-- RECORDS PROVIDED follows --

## ./run.sh

```bash
#!/bin/bash
# OpenROAD 26Q1-2900-gdf79404cd8, Yosys 0.63+post, stock flow scripts
make -C /OpenROAD-flow-scripts/flow DESIGN_CONFIG=/design/flow/config.mk WORK_HOME=/design/flow/orfs finish
```

## ./config.mk

```make
export PLATFORM = sky130hd
export DESIGN_NAME = Keyboard
export DESIGN_NICKNAME = Keyboard
export VERILOG_FILES = /design/flow/design.v
export SDC_FILE = /design/flow/constraint.sdc
export NUM_CORES = 4
export LEC_CHECK = 1
export CORE_AREA = 10 10 91 91
export DIE_AREA = 0 0 101 101
```

## ./constraint.sdc

```tcl
current_design Keyboard

set clk_period 3.0
set clk_io_pct 0.2

create_clock -name clk0 -period $clk_period [get_ports {kclk}]

set non_clock_inputs [all_inputs -no_clocks]
set_input_delay [expr $clk_period * $clk_io_pct] -clock clk0 $non_clock_inputs
set_output_delay [expr $clk_period * $clk_io_pct] -clock clk0 [all_outputs]
```

## ./design.v

```verilog
`timescale 1ns / 1ps
module Keyboard(
    input clk,
    input kclk,
    input kdata,
    input rst,
    input keyboard_cs,
    output reg [7:0] kb_data,
    output reg kb_ready
    );
    reg isBreak;
    reg [3:0] cnt;
    reg [10:0] datacur;
    always @ (negedge kclk or posedge rst) begin
        if(rst) begin
            kb_data = 0;
            cnt = 0;
            isBreak = 0;
            kb_ready = 1'b0;
        end
        else 
        if(isBreak == 1'b1) begin
            datacur[cnt] = kdata;
            cnt = cnt + 1;
            if(cnt == 11) cnt = 0;
            if(cnt == 0) begin
                kb_data = datacur[8:1];
                kb_ready = 1'b1;
                isBreak = 0;
            end
        end
        else begin
            datacur[cnt] = kdata;
            cnt = cnt + 1;
            if(cnt == 11) cnt = 0;
            if (datacur[8:1] == 8'hF0) isBreak = 1;
        end
    end
endmodule
```

==> notes.md <==
run metrics: status=finished, violations left, violated checks=setup timing, reg2reg path depth=8, Core Util at FP=0.207, Pleak=0.680 nW, Synth area leaders=dfrtn_1, edfxtp_1, mux2_2, die span in x=101 microns, PwrDens=346 mW/mm^2, area delta synth->final=32.3%, Die Size=0.0102 sq mm, worst endpoint data arrival time=1850 ps, maximum capacitance violations=0, startpoint types=primary input, clock slew at reported path FFs=50 ps, vias in the first global route=990, gpl congestion=0.869, top-count cell post-synth=dfrtn_1, DR DRC count=0, final setup TNS=-99.7 ps, # Cells Yosys=120, CORE AREA=0.00635 sq mm, Slew HR=0.569, cts bufs inserted=3, R2R Path End=isBreak, WP data required=1810 ps, async set-reset flop share out of synthesis=0.636, Post-Layout Cell Count=225, Die Y-Extent=101 microns, CTS Hold Bufs=0, CTS tree=yes, Yosys cell types=35, reg2reg start=cnt[1], # setup viols final=3, drt initial violations=98, Post-synth seq share=0.450, crit end category=flip-flop, Max-area cell share=0.267, largest net degree at the start of global routing=19, Avg Cell Area, Syn=10.9 sq um, placed cell areas=0.00162 sq mm, worst-margin pin slew=646 ps, first-pass GRT wire length=4.85 mm, sink of the worst hold path=kb_ready, remaining antenna violation count after routing=0, # rows=29, Final Hold Viols=0, number of enable flip-flop cells=8, YS chip area=0.00131 sq mm, initial antenna violation count=0, Post-Layout Inst Area=0.00173 sq mm, worst hold slack=422 ps, CP Class=primary input to flip-flop, Filler Cell Count=656, cell area after synthesis=0.00131 sq mm, hold_sp=kb_ready, placed cells=214, Max Fanout on Critical Path=6, OpenROAD warning count=43, share of cells above drive strength 1=0.331, setup bufs post-CTS=0, gr usage total=0.0563, detail-routed via count per cell=4.42, dpl hpwl=2.11 mm, clk buf depth=2, fin. max-slew vios=0, Clock Skews=50.9 ps, Final Util=0.273, r2r setup slk=430 ps, DR pass1 iterations=4, Hold Path Depth=1, Yosys top cell by area=dfrtn_1, Worst Hold Class=flip-flop to flip-flop, Final WS setup=-43.3 ps, # port buffers=11, GRT overflow=0, RSZ-0062 raised after global routing=yes, # clock sinks=22, diode count=0, Synth Instances=120, Clock Latency Late Sink=320 ps, Dominant flop cell=dfrtn_1, drt wl/cell=12.2 microns, post-synthesis register bit count=22, H-Tree Depth=1, # IOs=14, Warnings, synthesis=1, routed via count=994, Routed WL=2.75 mm, Worst VDD drop=0.000303 V, Root Driver=clkbuf_8, top cells by count=dfrtn_1, mux2_2, edfxtp_1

-- RECORDS PROVIDED concluded --

- **TRY IT**:
Retype the entries. Every line must match exactly.

- **SOLUTION BELOW**:
## ./run.sh

```bash
#!/bin/bash
# OpenROAD 26Q1-2900-gdf79404cd8, Yosys 0.63+post, stock flow scripts
make -C /OpenROAD-flow-scripts/flow DESIGN_CONFIG=/design/flow/config.mk WORK_HOME=/design/flow/orfs finish
```

## ./config.mk

```make
export PLATFORM = sky130hd
export DESIGN_NAME = Keyboard
export DESIGN_NICKNAME = Keyboard
export VERILOG_FILES = /design/flow/design.v
export SDC_FILE = /design/flow/constraint.sdc
export NUM_CORES = 4
export LEC_CHECK = 1
export CORE_AREA = 10 10 91 91
export DIE_AREA = 0 0 101 101
```

## ./constraint.sdc

```tcl
current_design Keyboard

set clk_period 3.0
set clk_io_pct 0.2

create_clock -name clk0 -period $clk_period [get_ports {kclk}]

set non_clock_inputs [all_inputs -no_clocks]
set_input_delay [expr $clk_period * $clk_io_pct] -clock clk0 $non_clock_inputs
set_output_delay [expr $clk_period * $clk_io_pct] -clock clk0 [all_outputs]
```

## ./design.v

```verilog
`timescale 1ns / 1ps
module Keyboard(
    input clk,
    input kclk,
    input kdata,
    input rst,
    input keyboard_cs,
    output reg [7:0] kb_data,
    output reg kb_ready
    );
    reg isBreak;
    reg [3:0] cnt;
    reg [10:0] datacur;
    always @ (negedge kclk or posedge rst) begin
        if(rst) begin
            kb_data = 0;
            cnt = 0;
            isBreak = 0;
            kb_ready = 1'b0;
        end
        else 
        if(isBreak == 1'b1) begin
            datacur[cnt] = kdata;
            cnt = cnt + 1;
            if(cnt == 11) cnt = 0;
            if(cnt == 0) begin
                kb_data = datacur[8:1];
                kb_ready = 1'b1;
                isBreak = 0;
            end
        end
        else begin
            datacur[cnt] = kdata;
            cnt = cnt + 1;
            if(cnt == 11) cnt = 0;
            if (datacur[8:1] == 8'hF0) isBreak = 1;
        end
    end
endmodule
```

==> notes.md <==
run metrics: status=finished, violations left, violated checks=setup timing, reg2reg path depth=8, Core Util at FP=0.207, Pleak=0.680 nW, Synth area leaders=dfrtn_1, edfxtp_1, mux2_2, die span in x=101 microns, PwrDens=346 mW/mm^2, area delta synth->final=32.3%, Die Size=0.0102 sq mm, worst endpoint data arrival time=1850 ps, maximum capacitance violations=0, startpoint types=primary input, clock slew at reported path FFs=50 ps, vias in the first global route=990, gpl congestion=0.869, top-count cell post-synth=dfrtn_1, DR DRC count=0, final setup TNS=-99.7 ps, # Cells Yosys=120, CORE AREA=0.00635 sq mm, Slew HR=0.569, cts bufs inserted=3, R2R Path End=isBreak, WP data required=1810 ps, async set-reset flop share out of synthesis=0.636, Post-Layout Cell Count=225, Die Y-Extent=101 microns, CTS Hold Bufs=0, CTS tree=yes, Yosys cell types=35, reg2reg start=cnt[1], # setup viols final=3, drt initial violations=98, Post-synth seq share=0.450, crit end category=flip-flop, Max-area cell share=0.267, largest net degree at the start of global routing=19, Avg Cell Area, Syn=10.9 sq um, placed cell areas=0.00162 sq mm, worst-margin pin slew=646 ps, first-pass GRT wire length=4.85 mm, sink of the worst hold path=kb_ready, remaining antenna violation count after routing=0, # rows=29, Final Hold Viols=0, number of enable flip-flop cells=8, YS chip area=0.00131 sq mm, initial antenna violation count=0, Post-Layout Inst Area=0.00173 sq mm, worst hold slack=422 ps, CP Class=primary input to flip-flop, Filler Cell Count=656, cell area after synthesis=0.00131 sq mm, hold_sp=kb_ready, placed cells=214, Max Fanout on Critical Path=6, OpenROAD warning count=43, share of cells above drive strength 1=0.331, setup bufs post-CTS=0, gr usage total=0.0563, detail-routed via count per cell=4.42, dpl hpwl=2.11 mm, clk buf depth=2, fin. max-slew vios=0, Clock Skews=50.9 ps, Final Util=0.273, r2r setup slk=430 ps, DR pass1 iterations=4, Hold Path Depth=1, Yosys top cell by area=dfrtn_1, Worst Hold Class=flip-flop to flip-flop, Final WS setup=-43.3 ps, # port buffers=11, GRT overflow=0, RSZ-0062 raised after global routing=yes, # clock sinks=22, diode count=0, Synth Instances=120, Clock Latency Late Sink=320 ps, Dominant flop cell=dfrtn_1, drt wl/cell=12.2 microns, post-synthesis register bit count=22, H-Tree Depth=1, # IOs=14, Warnings, synthesis=1, routed via count=994, Routed WL=2.75 mm, Worst VDD drop=0.000303 V, Root Driver=clkbuf_8, top cells by count=dfrtn_1, mux2_2, edfxtp_1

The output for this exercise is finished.